The full set of records must be set down verbatim.

┌─ Input records

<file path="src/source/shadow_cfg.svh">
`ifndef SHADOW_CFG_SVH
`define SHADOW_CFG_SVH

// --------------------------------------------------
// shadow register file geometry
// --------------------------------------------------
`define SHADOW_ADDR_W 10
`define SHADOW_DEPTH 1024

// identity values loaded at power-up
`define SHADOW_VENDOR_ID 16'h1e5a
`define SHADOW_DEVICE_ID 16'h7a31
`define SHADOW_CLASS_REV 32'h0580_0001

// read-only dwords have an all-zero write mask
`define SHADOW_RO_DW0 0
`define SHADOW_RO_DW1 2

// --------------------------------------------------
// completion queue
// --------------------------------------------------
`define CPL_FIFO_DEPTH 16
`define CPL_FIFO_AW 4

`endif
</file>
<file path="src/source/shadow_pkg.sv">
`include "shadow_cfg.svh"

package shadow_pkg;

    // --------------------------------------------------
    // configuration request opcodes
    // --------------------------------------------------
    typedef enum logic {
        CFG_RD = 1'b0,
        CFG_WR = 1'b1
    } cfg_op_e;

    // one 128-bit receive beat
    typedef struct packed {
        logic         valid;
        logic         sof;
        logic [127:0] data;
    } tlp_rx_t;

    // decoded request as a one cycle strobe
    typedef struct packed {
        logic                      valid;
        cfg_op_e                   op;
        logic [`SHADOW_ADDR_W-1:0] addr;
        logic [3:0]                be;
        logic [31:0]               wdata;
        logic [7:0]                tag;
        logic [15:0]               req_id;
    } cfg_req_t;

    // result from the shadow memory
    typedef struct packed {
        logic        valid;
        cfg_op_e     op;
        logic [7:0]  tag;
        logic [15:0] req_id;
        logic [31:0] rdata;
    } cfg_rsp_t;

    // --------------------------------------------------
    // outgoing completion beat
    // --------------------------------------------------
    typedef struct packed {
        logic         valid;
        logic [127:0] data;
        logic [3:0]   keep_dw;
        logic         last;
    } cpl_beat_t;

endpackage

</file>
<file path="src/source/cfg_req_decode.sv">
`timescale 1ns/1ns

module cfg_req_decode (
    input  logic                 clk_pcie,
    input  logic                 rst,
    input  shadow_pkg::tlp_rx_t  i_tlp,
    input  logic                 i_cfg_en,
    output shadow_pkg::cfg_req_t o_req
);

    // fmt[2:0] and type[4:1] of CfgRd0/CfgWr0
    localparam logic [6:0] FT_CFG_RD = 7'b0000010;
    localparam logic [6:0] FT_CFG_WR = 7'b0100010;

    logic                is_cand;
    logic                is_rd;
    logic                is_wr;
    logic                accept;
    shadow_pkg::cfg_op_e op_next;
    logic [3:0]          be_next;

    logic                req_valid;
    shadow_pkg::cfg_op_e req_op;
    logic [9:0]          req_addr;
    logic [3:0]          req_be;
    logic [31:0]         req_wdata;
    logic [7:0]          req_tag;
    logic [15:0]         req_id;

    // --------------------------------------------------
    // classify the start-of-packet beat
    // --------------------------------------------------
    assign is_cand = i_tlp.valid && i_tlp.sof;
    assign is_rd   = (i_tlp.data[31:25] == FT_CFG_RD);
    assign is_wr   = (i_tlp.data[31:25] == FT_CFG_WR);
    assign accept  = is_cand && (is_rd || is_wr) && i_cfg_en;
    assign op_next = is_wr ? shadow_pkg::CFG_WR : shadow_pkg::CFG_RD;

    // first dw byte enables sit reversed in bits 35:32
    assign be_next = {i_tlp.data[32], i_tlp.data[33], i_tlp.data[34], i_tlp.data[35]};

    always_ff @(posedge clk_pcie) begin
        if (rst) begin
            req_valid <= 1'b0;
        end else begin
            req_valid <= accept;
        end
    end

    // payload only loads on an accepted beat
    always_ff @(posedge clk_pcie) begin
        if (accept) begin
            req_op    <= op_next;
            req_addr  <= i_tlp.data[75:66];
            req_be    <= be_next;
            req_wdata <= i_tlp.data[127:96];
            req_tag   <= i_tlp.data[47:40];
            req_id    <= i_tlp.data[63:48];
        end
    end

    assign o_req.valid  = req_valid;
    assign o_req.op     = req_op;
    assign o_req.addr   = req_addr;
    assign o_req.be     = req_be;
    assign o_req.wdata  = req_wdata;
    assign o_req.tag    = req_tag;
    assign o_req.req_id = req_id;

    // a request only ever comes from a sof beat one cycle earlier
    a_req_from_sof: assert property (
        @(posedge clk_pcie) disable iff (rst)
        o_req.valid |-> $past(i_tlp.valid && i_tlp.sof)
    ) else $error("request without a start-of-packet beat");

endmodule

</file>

└─

§ **Completed exercise**
<file path="src/source/shadow_cfg.svh">
`ifndef SHADOW_CFG_SVH
`define SHADOW_CFG_SVH

// --------------------------------------------------
// shadow register file geometry
// --------------------------------------------------
`define SHADOW_ADDR_W 10
`define SHADOW_DEPTH 1024

// identity values loaded at power-up
`define SHADOW_VENDOR_ID 16'h1e5a
`define SHADOW_DEVICE_ID 16'h7a31
`define SHADOW_CLASS_REV 32'h0580_0001

// read-only dwords have an all-zero write mask
`define SHADOW_RO_DW0 0
`define SHADOW_RO_DW1 2

// --------------------------------------------------
// completion queue
// --------------------------------------------------
`define CPL_FIFO_DEPTH 16
`define CPL_FIFO_AW 4

`endif
</file>
<file path="src/source/shadow_pkg.sv">
`include "shadow_cfg.svh"

package shadow_pkg;

    // --------------------------------------------------
    // configuration request opcodes
    // --------------------------------------------------
    typedef enum logic {
        CFG_RD = 1'b0,
        CFG_WR = 1'b1
    } cfg_op_e;

    // one 128-bit receive beat
    typedef struct packed {
        logic         valid;
        logic         sof;
        logic [127:0] data;
    } tlp_rx_t;

    // decoded request as a one cycle strobe
    typedef struct packed {
        logic                      valid;
        cfg_op_e                   op;
        logic [`SHADOW_ADDR_W-1:0] addr;
        logic [3:0]                be;
        logic [31:0]               wdata;
        logic [7:0]                tag;
        logic [15:0]               req_id;
    } cfg_req_t;

    // result from the shadow memory
    typedef struct packed {
        logic        valid;
        cfg_op_e     op;
        logic [7:0]  tag;
        logic [15:0] req_id;
        logic [31:0] rdata;
    } cfg_rsp_t;

    // --------------------------------------------------
    // outgoing completion beat
    // --------------------------------------------------
    typedef struct packed {
        logic         valid;
        logic [127:0] data;
        logic [3:0]   keep_dw;
        logic         last;
    } cpl_beat_t;

endpackage

</file>
<file path="src/source/cfg_req_decode.sv">
`timescale 1ns/1ns

module cfg_req_decode (
    input  logic                 clk_pcie,
    input  logic                 rst,
    input  shadow_pkg::tlp_rx_t  i_tlp,
    input  logic                 i_cfg_en,
    output shadow_pkg::cfg_req_t o_req
);

    // fmt[2:0] and type[4:1] of CfgRd0/CfgWr0
    localparam logic [6:0] FT_CFG_RD = 7'b0000010;
    localparam logic [6:0] FT_CFG_WR = 7'b0100010;

    logic                is_cand;
    logic                is_rd;
    logic                is_wr;
    logic                accept;
    shadow_pkg::cfg_op_e op_next;
    logic [3:0]          be_next;

    logic                req_valid;
    shadow_pkg::cfg_op_e req_op;
    logic [9:0]          req_addr;
    logic [3:0]          req_be;
    logic [31:0]         req_wdata;
    logic [7:0]          req_tag;
    logic [15:0]         req_id;

    // --------------------------------------------------
    // classify the start-of-packet beat
    // --------------------------------------------------
    assign is_cand = i_tlp.valid && i_tlp.sof;
    assign is_rd   = (i_tlp.data[31:25] == FT_CFG_RD);
    assign is_wr   = (i_tlp.data[31:25] == FT_CFG_WR);
    assign accept  = is_cand && (is_rd || is_wr) && i_cfg_en;
    assign op_next = is_wr ? shadow_pkg::CFG_WR : shadow_pkg::CFG_RD;

    // first dw byte enables sit reversed in bits 35:32
    assign be_next = {i_tlp.data[32], i_tlp.data[33], i_tlp.data[34], i_tlp.data[35]};

    always_ff @(posedge clk_pcie) begin
        if (rst) begin
            req_valid <= 1'b0;
        end else begin
            req_valid <= accept;
        end
    end

    // payload only loads on an accepted beat
    always_ff @(posedge clk_pcie) begin
        if (accept) begin
            req_op    <= op_next;
            req_addr  <= i_tlp.data[75:66];
            req_be    <= be_next;
            req_wdata <= i_tlp.data[127:96];
            req_tag   <= i_tlp.data[47:40];
            req_id    <= i_tlp.data[63:48];
        end
    end

    assign o_req.valid  = req_valid;
    assign o_req.op     = req_op;
    assign o_req.addr   = req_addr;
    assign o_req.be     = req_be;
    assign o_req.wdata  = req_wdata;
    assign o_req.tag    = req_tag;
    assign o_req.req_id = req_id;

    // a request only ever comes from a sof beat one cycle earlier
    a_req_from_sof: assert property (
        @(posedge clk_pcie) disable iff (rst)
        o_req.valid |-> $past(i_tlp.valid && i_tlp.sof)
    ) else $error("request without a start-of-packet beat");

endmodule

</file>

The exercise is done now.